Meningitis in your words

Sophie Hannant's story

  • Location: England
  • Categories: Bacterial meningitis
  • Age: Teenager
  • Relationship: Parent
  • Outcome: Bereavement
Sophie Hannant

A New Year's Eve Kiss

Christmas holidays in our house of teenagers meant whisperings, makings and doings; impatient notes of warning to keep off the just-made fudge; deals and pleas for extended loans; flurries of anxiety about who likes who and if this or that person would be at this or that party. Child-like excitement still existed about stocking presents, cracker makings, fetching and decorating the Christmas tree - all activities we shared now that the actual mystery had disappeared.

Into this happy crowd fell the toxic meningococcal bacteria. Luckily, Christmas was great but on New Year's Eve Sophie had some friends in her room for a sleepover; just before midnight we allowed them ('Oh pleeease Mum') out into town to cheer in the new year (1996). All home by 12.30am, hugging and kissing and happy-new-yearing. 

Depressingly, the end of the holidays loomed: those pesky assignment deadlines and back to normal feelings fell over us and we were all a little jaded. So it came as no surprise when on 4th January Sophie got up complaining of feeling tired. 

By mid-morning Sophie had gone to bed with a hotty. By lunchtime she was shivering, vomiting and had a grey and sticky pallor. I had never seen anyone so ill and called the surgery asking for a home visit - something I had never done for any of my children before.
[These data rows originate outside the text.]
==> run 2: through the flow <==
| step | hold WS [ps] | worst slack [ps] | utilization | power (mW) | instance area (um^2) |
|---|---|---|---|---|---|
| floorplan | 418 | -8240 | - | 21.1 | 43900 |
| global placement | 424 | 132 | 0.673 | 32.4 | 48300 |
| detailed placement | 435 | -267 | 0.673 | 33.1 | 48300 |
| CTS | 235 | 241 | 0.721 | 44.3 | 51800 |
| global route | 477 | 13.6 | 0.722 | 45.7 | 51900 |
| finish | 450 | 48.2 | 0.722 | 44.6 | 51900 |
While I was waiting I tried to reduce her body temperature by bathing her. Her legs ached and she didn't want me to touch them, her tummy was slightly concave but not alarmingly so; I could only say that she was the wrong colour with the wrong energy about her. I just knew she was very ill.

By 2.30pm a reassuring doctor came to examine Sophie and she was barely able to answer his questions resorting to body language to signify her responses. A different doctor came early evening and left: Sophie had rallied a little. I went to bed in her room at about 9pm - she was restless and eventually got up to go to the loo where she passed out and had to be carried back to bed. I tried to keep her conscious by asking her questions while we waited for the doctor who gave a massive shot of penicillin when she arrived. Looking at me, with her hair masking her face, the young doctor told me that she had called an ambulance.

Sophie was showing no symptoms of meningococcal disease until we got to hospital when some slight blood blistering/rash of the type associated with meningococcal septicaemia began to appear. She didn't have meningitis and so showed no symptoms. Sophie rallied overnight having been treated for medical shock. I lay beside her telling her stories, our hair falling and mingling on the pillow. Her brothers came to see her in the morning and gave her chewing gum and magazines - she told them she loved them. 

"This was the first indication to me that Sophie's life was in danger."

The paediatrician said Sophie should to go to ITU 'for observation'. I didn't appreciate the implications. At 11.50am I had to say goodbye while the team - what a thoroughly professional team - prepared her. Outside the paediatrician slapped me with the words 'We nearly lost her on the way down'. This was the first indication to me that Sophie's life was in danger. She lay with tubes, monitors, wires, constant vigilance, her heart racing, forcing the blood around her closing-down body. 

'The next 24 hours.' 'The next 12 hours.' 'We just have to wait now.'

There were phone calls paediatrician to paediatrician from our hospital to St Mary's, Paddington. They tried their ideas - 'cleaning blood' - but had to 'wait for platelets to ..' what? 'Heart-lung bypass' someone said, but a journey was involved...she wouldn't make it.

With dry mouths, aching hearts and already under the heavy mantle of loss, four days after she had been taken ill, we all held her close as Sophie's challenged heart gave up at the same time of day that she was born, 15 years and three weeks before. 

A kiss at new year?

Jenny Mulligan
April 2009

Wave of Life

Lying alone to fight your last fight,
So beautiful, so young, so brave,
Never before seen so little light 
In that body that gave and gave.

So many people would have given so much,
But the tide may never be turned.
The wind will not stop for anyone's touch -
And death may never be spurned.

The sea and the mountains are here today
And here till eternity comes.
Were I never to see the snow and the spray
Inside me they would never be gone.

You are scattered now on the beach, in the sea,
In the ocean where time has no call.
You live on in my heart, in me,
In the waves, that rise and crash as they fall.